第34話
8時10分前になると2人で談話室に降りて行くと、2人の容姿に視線が集まるのを感じ、レンはやっぱり慣れないなぁと苦笑してしまう。
「お待たせ。」
ハリーも正装してロンと一緒におり、ハーマイオニーは其処を避ける様にしてマクラーゲンを待っていた。
「ううん、平気。それじゃ、行こうか。」
ハリーがレンの手を取り、軽くロンとそれにくっつくラベンダーに別れを告げると談話室を後にした。
「うん、似合ってるよ。それ。」
急に言われレンはきょとんとすれば、そのドレスローブ。とハリーは小さく笑う。
「あぁ。マダム・マルキンのセンスに任せたらこうなったの。ハリーに褒めてもらえたなら任せて良かったわ。」
玄関ホールから階段を登り、レンはそういえば…と、気になっていた事を言おうとするも、ハーマイオニーの言葉が引っ掛かり言うのを止めると、どうしたの?とハリーは可笑しそうに笑う。

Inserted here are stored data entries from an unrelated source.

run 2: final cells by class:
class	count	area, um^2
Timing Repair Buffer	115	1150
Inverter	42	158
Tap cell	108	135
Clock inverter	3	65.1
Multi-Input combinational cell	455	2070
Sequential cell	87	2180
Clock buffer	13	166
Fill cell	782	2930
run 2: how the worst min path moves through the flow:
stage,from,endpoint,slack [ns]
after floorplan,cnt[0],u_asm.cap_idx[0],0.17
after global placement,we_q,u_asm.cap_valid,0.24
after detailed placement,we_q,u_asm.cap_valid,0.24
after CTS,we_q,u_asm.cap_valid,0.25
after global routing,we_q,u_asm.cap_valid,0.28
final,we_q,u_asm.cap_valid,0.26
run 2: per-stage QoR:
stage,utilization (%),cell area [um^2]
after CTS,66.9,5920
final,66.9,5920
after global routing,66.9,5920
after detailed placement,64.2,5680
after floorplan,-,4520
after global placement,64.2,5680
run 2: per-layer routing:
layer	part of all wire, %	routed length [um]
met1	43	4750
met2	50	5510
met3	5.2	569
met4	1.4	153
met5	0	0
--- src/rtl/mem_write_tracer_pkg.sv ---
// Shared constants for the data-memory write tracer: default sizing and
// the bit layout of a trace record {seq, addr, data}.
package mips_trace_pkg;

  localparam int DEPTH_DEF = 8;
  localparam int SEQ_W_DEF = 8;

  // Record fields, LSB first: data, then address, then sequence number.
  localparam int DATA_LSB = 0;
  localparam int ADDR_LSB = 32;
  localparam int SEQ_LSB  = 64;
  localparam int REC_W    = 64 + SEQ_W_DEF;

  function automatic int rec_width(input int seq_w);
    return 64 + seq_w;
  endfunction

endpackage

--- src/rtl/mem_write_tracer_if.sv ---
// Processor write-snoop inputs plus the trace-record output stream.
interface mem_write_tracer_if import mips_trace_pkg::*; #(
  parameter int DEPTH = DEPTH_DEF,
  parameter int SEQ_W = SEQ_W_DEF
) ();

  localparam int CW = $clog2(DEPTH) + 1;

  logic             memwrite;
  logic [31:0]      dataadr;
  logic [31:0]      writedata;
  logic             trace_en;
  logic             out_valid;
  logic             out_ready;
  logic [31:0]      out_addr;
  logic [31:0]      out_data;
  logic [SEQ_W-1:0] out_seq;
  logic [CW-1:0]    count;
  logic [7:0]       drop_cnt;

  modport master (
    output memwrite, dataadr, writedata, trace_en, out_ready,
    input  out_valid, out_addr, out_data, out_seq, count, drop_cnt
  );

  modport slave (
    input  memwrite, dataadr, writedata, trace_en, out_ready,
    output out_valid, out_addr, out_data, out_seq, count, drop_cnt
  );

endinterface

--- src/rtl/mem_write_tracer_fifo.sv ---
// Synchronous first-word-fall-through FIFO; the head entry is read straight
// from storage so a record written on one edge is visible right after it.
module trace_fifo #(
  parameter int DEPTH = 8,
  parameter int WIDTH = 72
) (
  input  logic                     clk,
  input  logic                     reset,
  input  logic                     push,
  input  logic                     pop,
  input  logic [WIDTH-1:0]         din,
  output logic [WIDTH-1:0]         dout,
  output logic                     full,
  output logic                     empty,
  output logic [$clog2(DEPTH):0]   count
);

  localparam int AW = $clog2(DEPTH);
  localparam logic [AW:0] FULL_CNT = (AW+1)'(DEPTH);

  logic [WIDTH-1:0] mem [DEPTH];
  logic [AW-1:0]    wr_ptr_reg;
  logic [AW-1:0]    rd_ptr_reg;
  logic [AW:0]      count_reg;
  logic             push_ok;
  logic             pop_ok;

  assign empty   = (count_reg == '0);
  assign full    = (count_reg == FULL_CNT);
  assign pop_ok  = pop && !empty;
  // A full FIFO still accepts a push when the head leaves on the same edge.
  assign push_ok = push && (!full || pop_ok);
  assign dout    = mem[rd_ptr_reg];
  assign count   = count_reg;

  always_ff @(posedge clk) begin
    if (push_ok) begin
      mem[wr_ptr_reg] <= din;
    end
  end

  // Pointers wrap naturally because DEPTH is a power of two.
  always_ff @(posedge clk) begin
    if (reset) begin
      wr_ptr_reg <= '0;
      rd_ptr_reg <= '0;
      count_reg  <= '0;
    end else begin
      if (push_ok) wr_ptr_reg <= wr_ptr_reg + 1'b1;
      if (pop_ok)  rd_ptr_reg <= rd_ptr_reg + 1'b1;
      case ({push_ok, pop_ok})
        2'b10:   count_reg <= count_reg + 1'b1;
        2'b01:   count_reg <= count_reg - 1'b1;
        default: count_reg <= count_reg;
      endcase
    end
  end

endmodule

--- src/rtl/mem_write_tracer.sv ---
// Captures processor data-memory writes into a trace FIFO, tagging each with
// a sequence number; writes lost to a full FIFO leave gaps and bump drop_cnt.
module mem_write_tracer import mips_trace_pkg::*; #(
  parameter int DEPTH = DEPTH_DEF,
  parameter int SEQ_W = SEQ_W_DEF
) (
  input  logic               clk,
  input  logic               reset,
  mem_write_tracer_if.slave  bus
);

  localparam int RW = rec_width(SEQ_W);
  localparam int CW = $clog2(DEPTH) + 1;

  logic             capture;
  logic             pop;
  logic             push;
  logic             full;
  logic             empty;
  logic [RW-1:0]    din;
  logic [RW-1:0]    dout;
  logic [CW-1:0]    fifo_count;
  logic [SEQ_W-1:0] seq_reg;
  logic [7:0]       drop_reg;

  assign capture = bus.memwrite && bus.trace_en;
  assign pop     = !empty && bus.out_ready;
  assign push    = capture && (!full || pop);
  assign din     = {seq_reg, bus.dataadr, bus.writedata};

  trace_fifo #(
    .DEPTH (DEPTH),
    .WIDTH (RW)
  ) u_fifo (
    .clk   (clk),
    .reset (reset),
    .push  (push),
    .pop   (pop),
    .din   (din),
    .dout  (dout),
    .full  (full),
    .empty (empty),
    .count (fifo_count)
  );

  // Sequence advances on every capture, kept or dropped, so drops show as gaps.
  always_ff @(posedge clk) begin
    if (reset) begin
      seq_reg  <= '0;
      drop_reg <= '0;
    end else begin
      if (capture) seq_reg <= seq_reg + 1'b1;
      if (capture && full && !pop && drop_reg != 8'hFF) drop_reg <= drop_reg + 8'd1;
    end
  end

  assign bus.out_valid = !empty;
  assign bus.out_addr  = dout[ADDR_LSB +: 32];
  assign bus.out_data  = dout[DATA_LSB +: 32];
  assign bus.out_seq   = dout[SEQ_LSB +: SEQ_W];
  assign bus.count     = fifo_count;
  assign bus.drop_cnt  = drop_reg;

endmodule

--- src/flat_wrapper.sv ---
// flat-port wrapper written by rule: the top's interface ports become plain ports
module mem_write_tracer_flat import mips_trace_pkg::*;
#(
  parameter int DEPTH = DEPTH_DEF,
  parameter int SEQ_W = SEQ_W_DEF
)
  (clk, reset, bus_memwrite, bus_dataadr, bus_writedata, bus_trace_en, bus_out_ready, bus_out_valid, bus_out_addr, bus_out_data, bus_out_seq, bus_count, bus_drop_cnt);
  mem_write_tracer_if #(.DEPTH(DEPTH), .SEQ_W(SEQ_W)) bus_i ();
  input  logic clk;
  input  logic reset;
  input wire logic [$bits(bus_i.memwrite)-1:0] bus_memwrite;
  input wire logic [$bits(bus_i.dataadr)-1:0] bus_dataadr;
  input wire logic [$bits(bus_i.writedata)-1:0] bus_writedata;
  input wire logic [$bits(bus_i.trace_en)-1:0] bus_trace_en;
  input wire logic [$bits(bus_i.out_ready)-1:0] bus_out_ready;
  output wire logic [$bits(bus_i.out_valid)-1:0] bus_out_valid;
  output wire logic [$bits(bus_i.out_addr)-1:0] bus_out_addr;
  output wire logic [$bits(bus_i.out_data)-1:0] bus_out_data;
  output wire logic [$bits(bus_i.out_seq)-1:0] bus_out_seq;
  output wire logic [$bits(bus_i.count)-1:0] bus_count;
  output wire logic [$bits(bus_i.drop_cnt)-1:0] bus_drop_cnt;
  assign bus_i.memwrite = bus_memwrite;
  assign bus_i.dataadr = bus_dataadr;
  assign bus_i.writedata = bus_writedata;
  assign bus_i.trace_en = bus_trace_en;
  assign bus_i.out_ready = bus_out_ready;
  assign bus_out_valid = bus_i.out_valid;
  assign bus_out_addr = bus_i.out_addr;
  assign bus_out_data = bus_i.out_data;
  assign bus_out_seq = bus_i.out_seq;
  assign bus_count = bus_i.count;
  assign bus_drop_cnt = bus_i.drop_cnt;
  mem_write_tracer #(.DEPTH(DEPTH), .SEQ_W(SEQ_W)) u_core (.clk(clk), .reset(reset), .bus(bus_i));
endmodule
--- config.mk ---
export PLATFORM = sky130hd
export DESIGN_NAME = mem_write_tracer_flat
export DESIGN_NICKNAME = d
export VERILOG_FILES = /design/src/rtl/mem_write_tracer_pkg.sv /design/src/rtl/mem_write_tracer_if.sv /design/src/rtl/mem_write_tracer_fifo.sv /design/src/rtl/mem_write_tracer.sv /design/src/flat_wrapper.sv
export SDC_FILE = /design/constraint.sdc
export NUM_CORES = 1
export LEC_CHECK = 0
export ABC_AREA = 1
export CORE_MARGIN = 8
export CORE_UTILIZATION = 59
export CTS_CLUSTER_DIAMETER = 60
export DETAILED_ROUTE_END_ITERATION = 12
export GPL_TIMING_DRIVEN = 0
export MAX_ROUTING_LAYER = met4
export PLACE_DENSITY = 0.8
export SYNTH_ARGS = -nofsm -noshare
export SYNTH_HDL_FRONTEND = slang
export SYNTH_SLANG_ARGS = --single-unit
export TNS_END_PERCENT = 10
--- constraint.sdc ---
create_clock -name clk -period 7.1 [get_ports clk]
set_input_delay 2.13 -clock clk [delete_from_list [all_inputs] [get_ports clk]]
set_output_delay 2.13 -clock clk [all_outputs]
set_load 0.005 [all_outputs]
# --- Yosys cells after proc, flatten, opt, wreduce, memory -nomap -nowiden ---
# Memory sizes are Yosys's and may differ from the RTL's. A register that Yosys moved wholly into a read port is not among the register bits.
# Index checks and enable logic that the tools add are counted.
op_classes:
  n_mux: 5
  reduce_logical: 15
  eq_ne: 4
  add_sub_neg: 6
op_table:
  columns: ["operator", "n"]
  rows:
  - ["8-bit by 1-bit adder with 8-bit output (second input constant)", 2]
  - ["1-bit logical AND", 8]
  - ["8-bit != test (second input constant)", 1]
  - ["4-bit one-hot mux with 2 select lines", 1]
  - ["3-bit by 1-bit adder with 3-bit output (second input constant)", 2]
  - ["3-bit 2-to-1 mux", 2]
  - ["4-bit by 1-bit adder with 4-bit output (second input constant)", 1]
  - ["4-bit equality test (second input constant)", 1]
  - ["4-bit logical NOT", 1]
  - ["4-bit by 1-bit subtractor with 4-bit output (second input constant)", 1]
  - ["1-bit logical NOT", 3]
  - ["2-bit by 1-bit equality test with 1-bit output (second input constant)", 1]
  - ["2-bit equality test (second input constant)", 1]
  - ["1-bit logical OR", 2]
  - ["1-bit 2-to-1 mux", 2]
  - ["2-bit nonzero test", 1]
word_totals:
  out_inout_bits: 85
  n_memories: 1
  mem_bits_rw: 576
  register_bits: 26
memory_table:
  columns: ["memory", "depth", "width", "rd", "rd_ports_with_merged_regs", "write_ports", "line_no", "rtl"]
  rows:
  - ["u_core.u_fifo.mem", 8, 72, 1, 1, 1, "mem_write_tracer_fifo.sv:21", "logic [WIDTH-1:0] mem [DEPTH];"]

# --- Logic depth before layout (Yosys ltp) ---
logic_depth:
  depth_word: 8
  depth_mapped: 14

# --- Modules after synthesis ---
# A second synthesis with hierarchy kept.
hier_totals:
  hier_cells: 1696
  hier_area_um2: 23920.4
modules_own_cells:
  columns: ["module", "area_per_inst_um2", "cells_each", "seq_area_each_um2", "n_inst"]
  rows:
  - ["trace_fifo", 23019.6, 1561, 17556.8, 1]
  - ["mem_write_tracer", 900.9, 135, 320.3, 1]

# --- Least setup slack after synthesis ---
# Ideal clock, no wire load.
synth_path:
  path_type: "in2reg"
  start: "input bus_memwrite"
  end: "memory u_core.u_fifo.mem[0][0], enable pin"
  arrival_time_ns: 5.858
  required_ns: 6.597
  cell_stages: 5
  setup_time_ns: 0.503
  n_path_buf: 0
  setup_slack_ns: 0.740
  path_cell_list: "nand2_1 inv_1 nand2_1 or2_2 nor2_1"
synth_via:
  elab_chain_len: 5
synth_lines:
  columns: ["item", "line_no", "rtl"]
  rows:
  - ["from (decl)", "flat_wrapper.sv:11", "input wire logic [$bits(bus_i.memwrite)-1:0] bus_memwrite;"]
  - ["1-bit logical AND", "mem_write_tracer.sv:26", "assign capture = bus.memwrite && bus.trace_en;"]
  - ["1-bit logical AND", "mem_write_tracer.sv:28", "assign push = capture && (!full || pop);"]
  - ["1-bit logical AND", "mem_write_tracer_fifo.sv:32", "assign push_ok = push && (!full || pop_ok);"]
  - ["1-bit 2-to-1 mux", "mem_write_tracer_fifo.sv:37", "if (push_ok) begin"]
  - ["1-bit 2-to-1 mux (not written as such)", "mem_write_tracer_fifo.sv:38", "mem[wr_ptr_reg] <= din;"]
  - ["to (decl)", "mem_write_tracer_fifo.sv:21", null]
# No other way between the ends.

==> impl_metrics.tcl <==
set metrics [dict create \
    outcome "finished clean" \
    slew_viol_final 0 \
    track_usage_pct 25.2 \
    ys_top_cells_by_area "edfxtp_1, o21ai_0, nor2_1, nand2_1, mux2i_1" \
    first_pass_iters 6 \
    io_pins 154 \
    reg2reg_depth 9 \
    portBuffers 153 \
    rsz0062_at_grt "false" \
    grt_max_degree 31 \
    crit_path_max_fanout 10 \
    yosysTopAreaCellShare_pct 72.3 \
    drt_iter0_markers 2040 \
    grt_pass1_vias 15800 \
    initial_core_util_pct 59.9 \
    syn_area_sq_um 23900 \
    synth_cell_types 27 \
    r2r_end "u_core.u_fifo.mem[3][59]" \
    crit_required_ns 4.97 \
    finalHoldViolations 0 \
    hold_depth 1 \
    ctsResizeCount 0 \
    criticalPathCategory "reg -> out" \
    ir_drop_mv 0.226 \
    fin_cells 2644 \
    largest_reg_flops 576 \
    overflow 0 \
    drv_cap 0 \
    coreArea_sq_um 39900 \
    tightestPinTransition_ns 1.03 \
    via_per_inst 5.99 \
    hold_buffers 0 \
    final.fill_count 2521 \
    antenna_found_initial 3 \
    dp_hpwl_um 37500 \
    postCtsSetupBuffers 0 \
    min_to "u_core.u_fifo.rd_ptr_reg[0]" \
    finish.instance_area_sq_um 28300 \
    ant_nets 0 \
    power_density_nw_per_um2 334 \
    synth-seq-cells 605 \
    final_core_util_pct 71.0 \
    synth_area_leader_cell "edfxtp_1" \
    cp-end-kind "output port" \
    r2r_slack_ns 4.33 \
    die_h_um 217 \
    clk_pin_slew_worst_paths_ns 0.06 \
    area_delta_synth_final_pct 18.5 \
    drc 0 \
    numCtsBuffers 59 \
    setup_slack_ns 1.65 \
    fin_crit_ns 5.45 \
    syn_nets 1920 \
    cts_tree "built" \
    die_width_um 217 \
    synthCells 1844 \
    vias 15800 \
    fin_skew_ns 0.0247 \
    ys_warn_count 0 \
    post-route-period-util_pct 76.8 \
    gp_congestion 0.805 \
    insertion_delay_ns 0.62 \
    max_slew_margin_pct 31.1 \
    p_leak_uw 0.00966 \
    hold_start "u_core.u_fifo.rd_ptr_reg[0]" \
    clockBufferDepth 3 \
    fmax_ghz 0.183 \
    setup_viol 0 \
    dpl_cell_area_sq_um 26600 \
    pre_cts_ws_ns 1.91 \
    cts_root_buffer "clkbuf_16" \
    hp-class "reg -> reg" \
    start_kind "register" \
    dieArea_sq_um 47200 \
    reg2reg_from "u_core.u_fifo.count[0]" \
    routed_wl_um 58800 \
    layout-drive-gt1-share_pct 7.28 \
    dp.cells 2541 \
    htree_num_levels 2 \
    fin_nets 2153 \
    grt_pass1_wl_um 89300 \
    synth-seq-area-share_pct 74.7 \
    avgRoutedWirePerCell_um 22.2 \
    num_rows 73 \
    cts.sink_count 605 \
    timing.hold.ws_ns 0.489 \
    avgSynthCellArea_sq_um 13.0 \
    cp.arrival_ns 3.32 \
]
how the worst max path moves through the flow:
| stage | start | to | slack (ns) | cells past startpoint |
|---|---|---|---|---|
| 2_1_floorplan | bus_memwrite | u_core.u_fifo.mem[0][0] | 0.74 | 5 |
| 3_3_place_gp | bus_memwrite | u_core.u_fifo.mem[0][47] | -2.40 | 6 |
| 3_5_place_dp | bus_trace_en | u_core.u_fifo.mem[3][47] | 1.91 | 10 |
| 4_1_cts | register | bus_out_data[12] | 1.70 | 8 |
| 5_1_grt | register | bus_out_data[12] | 1.53 | 8 |
| 6_report | register | bus_out_data[12] | 1.65 | 8 |
cells in the mapped netlist:
master,n
a21oi_1,19
buf_1,14
buf_12,3
buf_2,29
buf_4,3
buf_6,4
buf_8,9
clkbuf_1,43
dfxtp_1,29
edfxtp_1,576
ha_1,7
inv_1,38
inv_2,2
mux2i_1,72
nand2_1,275
nand2_4,1
nand3_1,12
nand4_1,5
nor2_1,319
nor2_2,1
nor3_1,4
o21ai_0,241
o21ai_1,59
o22ai_1,72
or2_2,1
xnor2_1,2
xor2_1,4
worst max-delay path, cell delays in order, from the launching register on:
cell             delay, ns
dfxtp_1               0.35
buf_4                 0.26
buf_4                 0.26
clkbuf_1              0.55
o21ai_0               0.29
o21ai_1               0.24
nand2_1               0.08
nand2_1               0.15
clkdlybuf4s50_1       0.53
placed cells by master (no fill, tap or decap), types with 9 or more instances in the layout:
cell type | Yosys | final
edfxtp_1 | 576 | 576
nor2_1 | 319 | 311
nand2_1 | 275 | 275
o21ai_0 | 241 | 241
clkdlybuf4s50_1 | 0 | 153
mux2i_1 | 72 | 72
o22ai_1 | 72 | 72
clkbuf_1 | 43 | 60
clkbuf_16 | 0 | 60
o21ai_1 | 59 | 59
inv_1 | 38 | 38
buf_2 | 29 | 29
dfxtp_1 | 29 | 29
a21oi_1 | 19 | 19
buf_12 | 3 | 16
buf_1 | 14 | 14
nand3_1 | 12 | 12
buf_8 | 9 | 9
clkinv_1 | 0 | 9
cells by family after synthesis:
family          count (synthesis)  share of synthesized area (%)
flops                         605                           74.7
fa+ha+maj                       7                          0.366
simple gates                  618                           9.89
compound gates                391                           8.56
xor+xnor                        6                          0.220
mux                            72                           3.01
buf+inv                       145                           3.23
per-stage QoR:
stage	TNS, ns	power (uW)
floorplan	0	5460
CTS	0	9490
global route	0	9850
global placement	-1255.78	6540
detailed placement	0	6630
finish	0	9470
power breakdown:
| group | switching [uW] | internal, uW |
|---|---|---|
| Clock | 1270 | 1610 |
| Combinational | 1530 | 1030 |
| Sequential | 37.4 | 3990 |
per-layer routing:
| metal | global-route usage, % | share of wire (%) |
|---|---|---|
| met5 | - | 0 |
| met4 | 9.13 | 2.9 |
| met3 | 4.12 | 9.5 |
| met2 | 41.0 | 50 |
| met1 | 31.9 | 38 |
area by class of cell:
cell class              count  area, sq um  share of cell area [%]
diodes                      3         7.51                  0.0265
well taps                 525          657                    2.32
inverters                  40          150                   0.530
clock inverters            23          180                   0.636
plain buffers             105          622                    2.19
repair buffers            172         1960                    6.90
flip-flops and latches    605        17900                    63.1
clock buffers              77         1570                    5.52
multi-input cells        1094         5330                    18.8
Power figures use the tool's default switching activity.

「男の人と2人の時に他の男の人の話をしてはいけません。ってハーマイオニーがママみたいに言っていたでしょう…?」
「内容にもよるけれどね。一緒に飛んでる時にマルフォイの事を考えて飛ばれてたら、僕も意地悪しちゃうかもしれない。」
「もう!」
それはもう忘れて。ドラコにも謝らないと…とレンが項垂れて言うとハリーは可笑しそうだった。
「で?どうしたの?」
「あー…そのマルフォイさんの事なのだけれど…」
レンが遠慮がちにそう言い、ハリーはまたも笑い声が漏れ、レンは拗ねる様に僅かに唇が尖る。
「ごめんごめん。で、マルフォイがどうしたの?」
「最近のドラコ、見た?」
「いや、そう言えばあまり見てないな。」
「何か…隈が酷くて…追い詰められている様な顔をしているのよ。」
「何か思惑が上手くいってないんじゃないかな?確かマルフォイが同じ物を持ってるのに誇らないキミに言われたくないって言った。って事が前に起こったんだろう?」
あの後ハーマイオニーから聞いたんだ。とハリーは言い、レンは小さく肯定の意味で頷く。
「それなら追い詰められて何かしないように警戒しておかなきゃ、だな。レンもくれぐれも2人っきりになったりしないでくれよ?」
「判っているわ。…ごめんなさいね、こんな時に…。」
「言っただろ、僕は気にしないって。」
「内容によるって言っていたわ。」
そう顔を覗き込む様に言えば、ハリーはニヤリと笑い、レンもつられる様に笑えば繋いでいた腕に抱きつく様にし、早く行きましょうと、ハリーの手を引っ張った。どこか照れくささが勝ったのかもしれない。
「そういえば吸血鬼が来るらしいよ。」
「あら、そうなの?私初見だわ。私の血ってどんな味がするんでしょうね?」
「試しに噛ませるつもりかい?」
ハリーはニヤニヤとし、レンは可笑しそうに笑ってしまう。
「私が吸血鬼だったらハリーの血を味見させてくれる?」
「少しだけならね。」
2人で小さく笑うと、スラグホーンの部屋に入っていく。